And what is your source for this? MS's own patents are pretty explicitly suggesting otherwise and they explain a lot about the stuff we do know by the sound of it. Maybe the 'deferred' part is what's off? The patent below goes into detail about the procedure of rendering tile-based content and where this method's gains come from and it seems to mesh well with what ppl like Arthur on GAF had said months back. Additionally, the patent seems to directly allude to leaning on the eSRAM and display planes both for this methodology.
Here is the patent link for a new page...this link is a bit better actually since it has the diagrams:
http://www.faqs.org/patents/app/20130063473
I read through it and it sounds like there could be pretty considerable bandwidth and processing advantages rendering things on a tile depth basis as opposed to simply using tiles to construct layers, and then processing those layers in the GPU. This (new?) method could possibly explain why the eSRAM is targeted at such low latency and the murmurs from insiders of an exceptionally efficient GPU. It may not simply be a generic GCN setup making it "efficient" like many have asserted. It sounds like the more meaningful efficiency gains may come instead (or rather, in addition to...) the way the content layers are being processed.

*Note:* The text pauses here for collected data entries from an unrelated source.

## src/rtl/yoda_filter_pkg.sv

```systemverilog
// Shared types and helpers for the median-filter window tracker.
package yoda_filter_pkg;

  localparam int DEF_WINDOW_SIZE = 3;
  localparam int DEF_DATA_WIDTH  = 24;
  localparam int DEF_BUS_WIDTH   = 32;
  localparam int DEF_IMG_WIDTH   = 512;
  localparam int DEF_IMG_HEIGHT  = 512;
  localparam int DEF_TIMEOUT_CYC = 1024;

  typedef enum logic [2:0] {
    ST_IDLE,
    ST_SETUP,
    ST_ISSUE,
    ST_WAIT,
    ST_WRITE,
    ST_FIN
  } tracker_state_e;

  // Number of valid window origins along one image dimension.
  function automatic int out_dim(input int img_dim, input int win);
    return img_dim - win + 1;
  endfunction

endpackage

```

## src/rtl/window_coord_counter.sv

```systemverilog
// Raster-order (row, col) counter over the window-origin grid.
module window_coord_counter
  import yoda_filter_pkg::*;
#(
  parameter int BUS_WIDTH = DEF_BUS_WIDTH,
  parameter int OUT_W     = 3,
  parameter int OUT_H     = 3
) (
  input  logic                 clk,
  input  logic                 rst,
  input  logic                 clr,
  input  logic                 adv,
  output logic [BUS_WIDTH-1:0] row,
  output logic [BUS_WIDTH-1:0] col,
  output logic                 last
);

  localparam logic [BUS_WIDTH-1:0] COL_MAX = BUS_WIDTH'(OUT_W - 1);
  localparam logic [BUS_WIDTH-1:0] ROW_MAX = BUS_WIDTH'(OUT_H - 1);
  localparam logic [BUS_WIDTH-1:0] ONE     = BUS_WIDTH'(1);

  logic [BUS_WIDTH-1:0] row_q, row_d;
  logic [BUS_WIDTH-1:0] col_q, col_d;

  // Next coordinate: clear has priority, advance wraps the column into the next row.
  always_comb begin
    row_d = row_q;
    col_d = col_q;
    if (clr) begin
      row_d = '0;
      col_d = '0;
    end else if (adv) begin
      if (col_q == COL_MAX) begin
        col_d = '0;
        row_d = row_q + ONE;
      end else begin
        col_d = col_q + ONE;
      end
    end
  end

  // Coordinate registers.
  always_ff @(posedge clk) begin
    if (rst) begin
      row_q <= '0;
      col_q <= '0;
    end else begin
      row_q <= row_d;
      col_q <= col_d;
    end
  end

  assign row  = row_q;
  assign col  = col_q;
  assign last = (row_q == ROW_MAX) && (col_q == COL_MAX);

endmodule

```

## src/rtl/window_index_tracker.sv

```systemverilog
// Sweeps every window origin in raster order, handshakes each window with the
// median filter and forwards the returned pixel to the result memory.
module window_index_tracker
  import yoda_filter_pkg::*;
#(
  parameter int WINDOW_SIZE = DEF_WINDOW_SIZE,
  parameter int DATA_WIDTH  = DEF_DATA_WIDTH,
  parameter int BUS_WIDTH   = DEF_BUS_WIDTH,
  parameter int IMG_WIDTH   = DEF_IMG_WIDTH,
  parameter int IMG_HEIGHT  = DEF_IMG_HEIGHT,
  parameter int TIMEOUT_CYC = DEF_TIMEOUT_CYC
) (
  input  logic                  Tracker_CLK,
  input  logic                  Tracker_RST,
  input  logic                  Tracker_START,
  output logic                  Tracker_BUSY,
  output logic                  Tracker_DONE,
  output logic                  Tracker_ERR,
  output logic                  Tracker_FEN,
  output logic [BUS_WIDTH-1:0]  Tracker_sROW,
  output logic [BUS_WIDTH-1:0]  Tracker_sCOL,
  input  logic [DATA_WIDTH-1:0] Tracker_FOUT,
  input  logic                  Tracker_FILTDRDY,
  output logic [BUS_WIDTH-1:0]  Tracker_WADDR,
  output logic [DATA_WIDTH-1:0] Tracker_WDATA,
  output logic                  Tracker_WVALID,
  input  logic                  Tracker_WREADY
);

  localparam int OUT_W = out_dim(IMG_WIDTH, WINDOW_SIZE);
  localparam int OUT_H = out_dim(IMG_HEIGHT, WINDOW_SIZE);
  localparam longint OUT_CNT = longint'(OUT_W) * longint'(OUT_H);
  localparam int TMO_W = $clog2(TIMEOUT_CYC + 1);
  localparam logic [TMO_W-1:0]     TMO_LAST = TMO_W'(TIMEOUT_CYC - 1);
  localparam logic [TMO_W-1:0]     TMO_ONE  = TMO_W'(1);
  localparam logic [BUS_WIDTH-1:0] OUT_W_B  = BUS_WIDTH'(OUT_W);

  // Reject parameter sets whose output grid is empty or cannot be addressed.
  if (OUT_W < 1 || OUT_H < 1) begin : g_chk_grid
    $error("window_index_tracker: window larger than image");
  end
  if (BUS_WIDTH < 63 && OUT_CNT > (longint'(1) << BUS_WIDTH)) begin : g_chk_addr
    $error("window_index_tracker: OUT_W*OUT_H does not fit BUS_WIDTH");
  end
  if (TIMEOUT_CYC < 1) begin : g_chk_tmo
    $error("window_index_tracker: TIMEOUT_CYC must be at least 1");
  end

  tracker_state_e        state_q, state_d;
  logic [TMO_W-1:0]      tmo_q, tmo_d;
  logic                  drdy_prev_q, drdy_prev_d;
  logic [DATA_WIDTH-1:0] wdata_q, wdata_d;
  logic                  err_q, err_d;
  logic                  accept;
  logic                  ctr_clr;
  logic                  ctr_adv;
  logic [BUS_WIDTH-1:0]  row;
  logic [BUS_WIDTH-1:0]  col;
  logic                  last;

  window_coord_counter #(
    .BUS_WIDTH(BUS_WIDTH),
    .OUT_W    (OUT_W),
    .OUT_H    (OUT_H)
  ) u_coord (
    .clk (Tracker_CLK),
    .rst (Tracker_RST),
    .clr (ctr_clr),
    .adv (ctr_adv),
    .row (row),
    .col (col),
    .last(last)
  );

  // Next-state logic; edge history is forced high in ISSUE so a level that is
  // already high when WAIT begins has to drop and rise again to count.
  always_comb begin
    state_d     = state_q;
    tmo_d       = tmo_q;
    drdy_prev_d = Tracker_FILTDRDY;
    wdata_d     = wdata_q;
    err_d       = err_q;
    ctr_clr     = 1'b0;
    ctr_adv     = 1'b0;
    accept      = (state_q == ST_WAIT) && Tracker_FILTDRDY && !drdy_prev_q;
    case (state_q)
      ST_IDLE: begin
        if (Tracker_START) begin
          err_d   = 1'b0;
          ctr_clr = 1'b1;
          state_d = ST_SETUP;
        end
      end
      ST_SETUP: begin
        state_d = ST_ISSUE;
      end
      ST_ISSUE: begin
        tmo_d       = '0;
        drdy_prev_d = 1'b1;
        state_d     = ST_WAIT;
      end
      ST_WAIT: begin
        if (accept) begin
          wdata_d = Tracker_FOUT;
          state_d = ST_WRITE;
        end else if (tmo_q == TMO_LAST) begin
          err_d   = 1'b1;
          ctr_clr = 1'b1;
          state_d = ST_IDLE;
        end else begin
          tmo_d = tmo_q + TMO_ONE;
        end
      end
      ST_WRITE: begin
        if (Tracker_WREADY) begin
          if (last) begin
            state_d = ST_FIN;
          end else begin
            ctr_adv = 1'b1;
            state_d = ST_SETUP;
          end
        end
      end
      ST_FIN: begin
        ctr_clr = 1'b1;
        state_d = ST_IDLE;
      end
      default: begin
        state_d = ST_IDLE;
      end
    endcase
  end

  // State, timeout counter, edge history, result data and error flag.
  always_ff @(posedge Tracker_CLK) begin
    if (Tracker_RST) begin
      state_q     <= ST_IDLE;
      tmo_q       <= '0;
      drdy_prev_q <= 1'b0;
      wdata_q     <= '0;
      err_q       <= 1'b0;
    end else begin
      state_q     <= state_d;
      tmo_q       <= tmo_d;
      drdy_prev_q <= drdy_prev_d;
      wdata_q     <= wdata_d;
      err_q       <= err_d;
    end
  end

  assign Tracker_BUSY   = (state_q != ST_IDLE);
  assign Tracker_DONE   = (state_q == ST_FIN);
  assign Tracker_ERR    = err_q;
  assign Tracker_FEN    = (state_q == ST_ISSUE) || (state_q == ST_WAIT);
  assign Tracker_WVALID = (state_q == ST_WRITE);
  assign Tracker_sROW   = row;
  assign Tracker_sCOL   = col;
  assign Tracker_WADDR  = row * OUT_W_B + col;
  assign Tracker_WDATA  = wdata_q;

endmodule

```

## config.mk

```make
export PLATFORM = sky130hd
export DESIGN_NAME = window_index_tracker
export DESIGN_NICKNAME = d
export VERILOG_FILES = /design/src/rtl/yoda_filter_pkg.sv /design/src/rtl/window_coord_counter.sv /design/src/rtl/window_index_tracker.sv
export SDC_FILE = /design/constraint.sdc
export NUM_CORES = 1
export LEC_CHECK = 0
export BUFFER_PORTS_ARGS = -buffer_cell sky130_fd_sc_hd__buf_2
export CAP_MARGIN = 25
export CORE_MARGIN = 2
export CORE_UTILIZATION = 56
export CTS_CLUSTER_SIZE = 16
export DETAILED_ROUTE_END_ITERATION = 8
export GPL_ROUTABILITY_DRIVEN = 0
export PLACE_DENSITY = 0.87
export SKIP_LAST_GASP = 1
export SLEW_MARGIN = 20
export SYNTH_ARGS = -nofsm -noshare
export SYNTH_HDL_FRONTEND = slang
export SYNTH_HIERARCHICAL = 1
export SYNTH_SLANG_ARGS = --single-unit
```

## constraint.sdc

```tcl
create_clock -name Tracker_CLK -period 12.3 [get_ports Tracker_CLK]
set_input_delay 0.615 -clock Tracker_CLK [delete_from_list [all_inputs] [get_ports Tracker_CLK]]
set_output_delay 0.615 -clock Tracker_CLK [all_outputs]
set_load 0.1 [all_outputs]
```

Someone can correct me here, but I think in the typical approach to tile-based rendering support, even for stuff like the PRT support in AMD's recent hardware, the method for processing the content involved the GPU waiting around for the full layer to be stored in memory before it processes it all at once. This leads to the GPU sitting there with nothing to do in this capacity in the meantime, no? As such your GPU efficiency is bound by latency somewhat.
In the manner employed by the patent there, instead of your GPU waiting until an entire layer full of tiles is ready it handles the processing on a per tile basis as those tiles are stored in memory. The result is your GPU processing is bound by the latency of the eSRAM, which reportedly is extremely low (which is a good thing). At least, that's what it sounds like to me.
The image planes seem to play a meaningful role in this process too, so I'll re-read that patent tomorrow maybe and see if it adds anything interesting.